* **Exercise prompt**: Copy every line from the one containing "<tr><td>Source of the" through the last line of the records below, both included, and nothing else.

Source records
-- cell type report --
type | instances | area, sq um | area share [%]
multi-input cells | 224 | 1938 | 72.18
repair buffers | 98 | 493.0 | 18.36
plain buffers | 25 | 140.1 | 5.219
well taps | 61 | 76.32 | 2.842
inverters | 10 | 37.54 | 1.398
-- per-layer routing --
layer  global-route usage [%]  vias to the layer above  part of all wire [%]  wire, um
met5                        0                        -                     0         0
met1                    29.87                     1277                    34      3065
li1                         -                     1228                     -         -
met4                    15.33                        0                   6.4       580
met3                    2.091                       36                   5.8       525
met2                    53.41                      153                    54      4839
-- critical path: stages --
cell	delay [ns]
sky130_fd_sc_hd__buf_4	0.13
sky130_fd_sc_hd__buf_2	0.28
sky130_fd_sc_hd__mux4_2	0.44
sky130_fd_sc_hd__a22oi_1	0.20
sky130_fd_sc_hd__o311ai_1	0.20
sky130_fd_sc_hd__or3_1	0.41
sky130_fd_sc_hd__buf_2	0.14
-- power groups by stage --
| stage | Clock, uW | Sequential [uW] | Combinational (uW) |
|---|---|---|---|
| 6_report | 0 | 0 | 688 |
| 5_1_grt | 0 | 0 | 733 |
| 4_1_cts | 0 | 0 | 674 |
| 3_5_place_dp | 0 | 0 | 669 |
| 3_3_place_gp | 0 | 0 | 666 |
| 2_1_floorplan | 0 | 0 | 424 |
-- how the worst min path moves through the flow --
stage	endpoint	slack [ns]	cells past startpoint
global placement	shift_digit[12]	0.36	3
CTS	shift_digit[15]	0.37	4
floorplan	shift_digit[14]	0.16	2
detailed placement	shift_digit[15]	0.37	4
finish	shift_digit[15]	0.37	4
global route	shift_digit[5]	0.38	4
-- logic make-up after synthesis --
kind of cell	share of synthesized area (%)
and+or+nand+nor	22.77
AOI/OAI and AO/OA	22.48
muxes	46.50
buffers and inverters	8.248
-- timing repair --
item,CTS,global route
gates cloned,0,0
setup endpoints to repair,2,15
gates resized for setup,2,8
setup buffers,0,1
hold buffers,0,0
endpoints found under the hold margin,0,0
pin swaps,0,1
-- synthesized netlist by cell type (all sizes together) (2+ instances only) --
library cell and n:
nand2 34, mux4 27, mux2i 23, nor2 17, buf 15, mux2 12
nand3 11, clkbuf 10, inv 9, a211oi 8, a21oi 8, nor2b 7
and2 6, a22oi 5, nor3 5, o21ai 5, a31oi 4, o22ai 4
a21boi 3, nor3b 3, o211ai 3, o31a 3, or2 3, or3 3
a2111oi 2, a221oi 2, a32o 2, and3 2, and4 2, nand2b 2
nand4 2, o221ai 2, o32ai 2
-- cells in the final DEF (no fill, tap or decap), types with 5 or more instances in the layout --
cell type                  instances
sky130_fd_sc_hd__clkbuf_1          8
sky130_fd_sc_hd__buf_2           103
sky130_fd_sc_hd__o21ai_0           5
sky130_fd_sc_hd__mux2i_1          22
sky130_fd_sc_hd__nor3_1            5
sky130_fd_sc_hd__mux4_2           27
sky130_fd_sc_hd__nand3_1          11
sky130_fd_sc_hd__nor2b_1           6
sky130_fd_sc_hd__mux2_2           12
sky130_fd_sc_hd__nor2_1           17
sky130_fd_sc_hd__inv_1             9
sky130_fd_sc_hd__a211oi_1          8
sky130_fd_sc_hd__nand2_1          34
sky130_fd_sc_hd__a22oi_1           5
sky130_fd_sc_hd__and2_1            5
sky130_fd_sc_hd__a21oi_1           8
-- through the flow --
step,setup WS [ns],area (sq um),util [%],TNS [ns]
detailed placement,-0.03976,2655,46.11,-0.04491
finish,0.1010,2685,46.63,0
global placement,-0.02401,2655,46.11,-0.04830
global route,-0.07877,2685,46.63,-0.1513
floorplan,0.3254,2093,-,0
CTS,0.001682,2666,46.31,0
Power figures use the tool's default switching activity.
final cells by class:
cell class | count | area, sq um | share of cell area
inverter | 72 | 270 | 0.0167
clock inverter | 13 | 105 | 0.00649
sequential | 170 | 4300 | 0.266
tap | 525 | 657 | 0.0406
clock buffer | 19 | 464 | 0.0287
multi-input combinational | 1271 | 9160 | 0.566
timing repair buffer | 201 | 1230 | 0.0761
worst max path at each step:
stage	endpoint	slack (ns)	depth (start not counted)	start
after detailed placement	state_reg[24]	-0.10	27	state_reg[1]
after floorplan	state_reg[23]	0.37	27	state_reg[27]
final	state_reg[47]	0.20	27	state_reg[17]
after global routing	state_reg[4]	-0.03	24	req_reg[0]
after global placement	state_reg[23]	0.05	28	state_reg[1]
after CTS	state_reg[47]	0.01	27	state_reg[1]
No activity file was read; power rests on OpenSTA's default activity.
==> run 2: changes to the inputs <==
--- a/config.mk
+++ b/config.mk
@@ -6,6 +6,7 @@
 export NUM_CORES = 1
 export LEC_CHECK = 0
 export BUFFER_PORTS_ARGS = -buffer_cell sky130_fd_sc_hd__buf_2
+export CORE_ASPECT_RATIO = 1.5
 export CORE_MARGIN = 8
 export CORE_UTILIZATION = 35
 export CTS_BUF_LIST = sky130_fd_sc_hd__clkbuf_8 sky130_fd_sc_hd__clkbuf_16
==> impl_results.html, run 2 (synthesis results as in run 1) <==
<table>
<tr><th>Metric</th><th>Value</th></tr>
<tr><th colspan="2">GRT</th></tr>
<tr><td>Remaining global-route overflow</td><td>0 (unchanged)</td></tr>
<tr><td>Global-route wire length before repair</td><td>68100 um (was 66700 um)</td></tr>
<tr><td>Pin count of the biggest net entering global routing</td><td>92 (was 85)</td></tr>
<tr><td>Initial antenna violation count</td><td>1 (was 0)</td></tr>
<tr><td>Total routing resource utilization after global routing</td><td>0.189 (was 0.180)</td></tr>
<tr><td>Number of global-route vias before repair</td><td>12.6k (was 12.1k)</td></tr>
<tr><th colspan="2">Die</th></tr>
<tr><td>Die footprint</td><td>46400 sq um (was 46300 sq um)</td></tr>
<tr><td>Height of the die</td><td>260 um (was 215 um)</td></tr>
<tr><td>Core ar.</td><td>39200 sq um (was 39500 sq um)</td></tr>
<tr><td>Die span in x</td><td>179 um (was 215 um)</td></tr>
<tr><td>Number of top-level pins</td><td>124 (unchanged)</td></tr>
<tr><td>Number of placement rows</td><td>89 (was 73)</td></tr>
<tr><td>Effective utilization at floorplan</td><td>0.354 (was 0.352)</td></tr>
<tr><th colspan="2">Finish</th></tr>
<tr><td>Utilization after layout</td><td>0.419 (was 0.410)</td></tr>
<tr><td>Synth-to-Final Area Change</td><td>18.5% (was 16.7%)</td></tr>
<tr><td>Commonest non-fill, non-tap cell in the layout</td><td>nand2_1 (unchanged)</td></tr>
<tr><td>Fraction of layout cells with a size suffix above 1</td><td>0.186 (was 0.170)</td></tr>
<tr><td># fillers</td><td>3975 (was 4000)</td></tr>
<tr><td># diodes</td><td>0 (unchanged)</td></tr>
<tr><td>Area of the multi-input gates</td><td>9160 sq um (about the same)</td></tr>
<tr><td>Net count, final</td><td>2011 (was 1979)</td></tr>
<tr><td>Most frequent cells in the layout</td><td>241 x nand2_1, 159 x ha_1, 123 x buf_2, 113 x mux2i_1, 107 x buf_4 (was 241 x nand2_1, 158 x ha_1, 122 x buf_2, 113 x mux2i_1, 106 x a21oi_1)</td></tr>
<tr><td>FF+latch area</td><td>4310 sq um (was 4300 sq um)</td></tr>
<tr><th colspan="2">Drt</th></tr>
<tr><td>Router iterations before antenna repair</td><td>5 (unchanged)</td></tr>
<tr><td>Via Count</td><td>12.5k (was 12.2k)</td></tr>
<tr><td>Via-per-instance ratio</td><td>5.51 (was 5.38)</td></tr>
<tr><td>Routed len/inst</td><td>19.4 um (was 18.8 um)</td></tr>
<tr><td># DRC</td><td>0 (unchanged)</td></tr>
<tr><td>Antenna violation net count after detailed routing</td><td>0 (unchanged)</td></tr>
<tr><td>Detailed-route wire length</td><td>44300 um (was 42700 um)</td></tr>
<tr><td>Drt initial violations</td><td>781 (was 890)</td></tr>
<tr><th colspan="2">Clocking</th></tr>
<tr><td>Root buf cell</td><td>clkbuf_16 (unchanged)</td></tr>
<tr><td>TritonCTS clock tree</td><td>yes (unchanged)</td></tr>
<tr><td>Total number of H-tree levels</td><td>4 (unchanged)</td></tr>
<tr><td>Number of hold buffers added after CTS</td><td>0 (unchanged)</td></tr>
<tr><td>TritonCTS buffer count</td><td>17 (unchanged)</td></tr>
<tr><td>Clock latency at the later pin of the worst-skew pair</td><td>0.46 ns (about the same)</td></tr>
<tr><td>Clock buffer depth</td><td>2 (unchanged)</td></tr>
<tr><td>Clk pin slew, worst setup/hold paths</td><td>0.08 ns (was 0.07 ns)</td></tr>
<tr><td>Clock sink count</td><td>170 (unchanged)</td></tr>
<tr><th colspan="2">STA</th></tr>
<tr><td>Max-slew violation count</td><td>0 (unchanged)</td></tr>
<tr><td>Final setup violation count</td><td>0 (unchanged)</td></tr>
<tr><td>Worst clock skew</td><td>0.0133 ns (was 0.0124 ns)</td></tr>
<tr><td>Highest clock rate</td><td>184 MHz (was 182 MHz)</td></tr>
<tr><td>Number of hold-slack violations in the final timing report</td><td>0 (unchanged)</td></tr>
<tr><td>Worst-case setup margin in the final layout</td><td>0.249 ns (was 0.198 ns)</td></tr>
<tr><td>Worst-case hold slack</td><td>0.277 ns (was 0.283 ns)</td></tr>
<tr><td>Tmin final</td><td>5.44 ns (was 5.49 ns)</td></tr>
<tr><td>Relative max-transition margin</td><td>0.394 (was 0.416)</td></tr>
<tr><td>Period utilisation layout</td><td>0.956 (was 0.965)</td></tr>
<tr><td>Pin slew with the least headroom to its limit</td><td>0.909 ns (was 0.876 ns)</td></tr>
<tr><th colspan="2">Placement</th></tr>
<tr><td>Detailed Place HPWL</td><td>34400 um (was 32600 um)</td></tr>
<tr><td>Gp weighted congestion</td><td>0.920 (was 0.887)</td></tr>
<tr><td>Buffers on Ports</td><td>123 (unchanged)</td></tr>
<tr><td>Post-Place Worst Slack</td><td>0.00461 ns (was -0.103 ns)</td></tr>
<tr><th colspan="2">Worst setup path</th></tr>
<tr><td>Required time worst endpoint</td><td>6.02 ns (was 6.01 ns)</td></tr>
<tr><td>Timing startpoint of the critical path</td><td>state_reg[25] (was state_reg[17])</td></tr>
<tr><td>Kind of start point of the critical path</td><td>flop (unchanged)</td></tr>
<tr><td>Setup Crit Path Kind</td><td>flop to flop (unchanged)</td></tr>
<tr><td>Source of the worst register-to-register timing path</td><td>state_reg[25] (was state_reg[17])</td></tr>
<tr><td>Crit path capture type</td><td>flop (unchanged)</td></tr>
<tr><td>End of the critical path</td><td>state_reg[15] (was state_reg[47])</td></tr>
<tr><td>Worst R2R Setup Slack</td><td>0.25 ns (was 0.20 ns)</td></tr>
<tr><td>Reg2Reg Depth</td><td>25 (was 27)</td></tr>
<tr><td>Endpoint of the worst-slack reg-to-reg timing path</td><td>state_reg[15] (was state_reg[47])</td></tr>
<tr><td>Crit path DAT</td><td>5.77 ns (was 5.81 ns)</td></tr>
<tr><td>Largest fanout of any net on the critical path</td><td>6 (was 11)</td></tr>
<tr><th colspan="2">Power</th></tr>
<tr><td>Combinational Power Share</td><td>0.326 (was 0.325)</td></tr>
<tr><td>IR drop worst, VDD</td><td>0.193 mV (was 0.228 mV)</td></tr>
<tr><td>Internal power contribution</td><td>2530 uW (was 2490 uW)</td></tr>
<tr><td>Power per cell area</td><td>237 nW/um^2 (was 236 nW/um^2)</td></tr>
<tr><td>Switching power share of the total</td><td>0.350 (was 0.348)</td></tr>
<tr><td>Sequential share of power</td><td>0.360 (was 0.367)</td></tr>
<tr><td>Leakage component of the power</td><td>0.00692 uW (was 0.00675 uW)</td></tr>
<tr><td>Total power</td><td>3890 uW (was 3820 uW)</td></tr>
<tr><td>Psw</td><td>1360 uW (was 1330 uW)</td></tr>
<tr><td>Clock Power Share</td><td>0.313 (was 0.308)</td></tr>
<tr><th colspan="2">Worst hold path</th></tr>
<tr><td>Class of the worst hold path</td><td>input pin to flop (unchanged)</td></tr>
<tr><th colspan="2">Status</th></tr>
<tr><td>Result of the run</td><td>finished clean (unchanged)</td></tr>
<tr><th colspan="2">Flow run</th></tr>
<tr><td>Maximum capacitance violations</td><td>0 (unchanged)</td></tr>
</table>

* **Expected output**:
<tr><td>Source of the worst register-to-register timing path</td><td>state_reg[25] (was state_reg[17])</td></tr>
<tr><td>Crit path capture type</td><td>flop (unchanged)</td></tr>
<tr><td>End of the critical path</td><td>state_reg[15] (was state_reg[47])</td></tr>
<tr><td>Worst R2R Setup Slack</td><td>0.25 ns (was 0.20 ns)</td></tr>
<tr><td>Reg2Reg Depth</td><td>25 (was 27)</td></tr>
<tr><td>Endpoint of the worst-slack reg-to-reg timing path</td><td>state_reg[15] (was state_reg[47])</td></tr>
<tr><td>Crit path DAT</td><td>5.77 ns (was 5.81 ns)</td></tr>
<tr><td>Largest fanout of any net on the critical path</td><td>6 (was 11)</td></tr>
<tr><th colspan="2">Power</th></tr>
<tr><td>Combinational Power Share</td><td>0.326 (was 0.325)</td></tr>
<tr><td>IR drop worst, VDD</td><td>0.193 mV (was 0.228 mV)</td></tr>
<tr><td>Internal power contribution</td><td>2530 uW (was 2490 uW)</td></tr>
<tr><td>Power per cell area</td><td>237 nW/um^2 (was 236 nW/um^2)</td></tr>
<tr><td>Switching power share of the total</td><td>0.350 (was 0.348)</td></tr>
<tr><td>Sequential share of power</td><td>0.360 (was 0.367)</td></tr>
<tr><td>Leakage component of the power</td><td>0.00692 uW (was 0.00675 uW)</td></tr>
<tr><td>Total power</td><td>3890 uW (was 3820 uW)</td></tr>
<tr><td>Psw</td><td>1360 uW (was 1330 uW)</td></tr>
<tr><td>Clock Power Share</td><td>0.313 (was 0.308)</td></tr>
<tr><th colspan="2">Worst hold path</th></tr>
<tr><td>Class of the worst hold path</td><td>input pin to flop (unchanged)</td></tr>
<tr><th colspan="2">Status</th></tr>
<tr><td>Result of the run</td><td>finished clean (unchanged)</td></tr>
<tr><th colspan="2">Flow run</th></tr>
<tr><td>Maximum capacitance violations</td><td>0 (unchanged)</td></tr>
</table>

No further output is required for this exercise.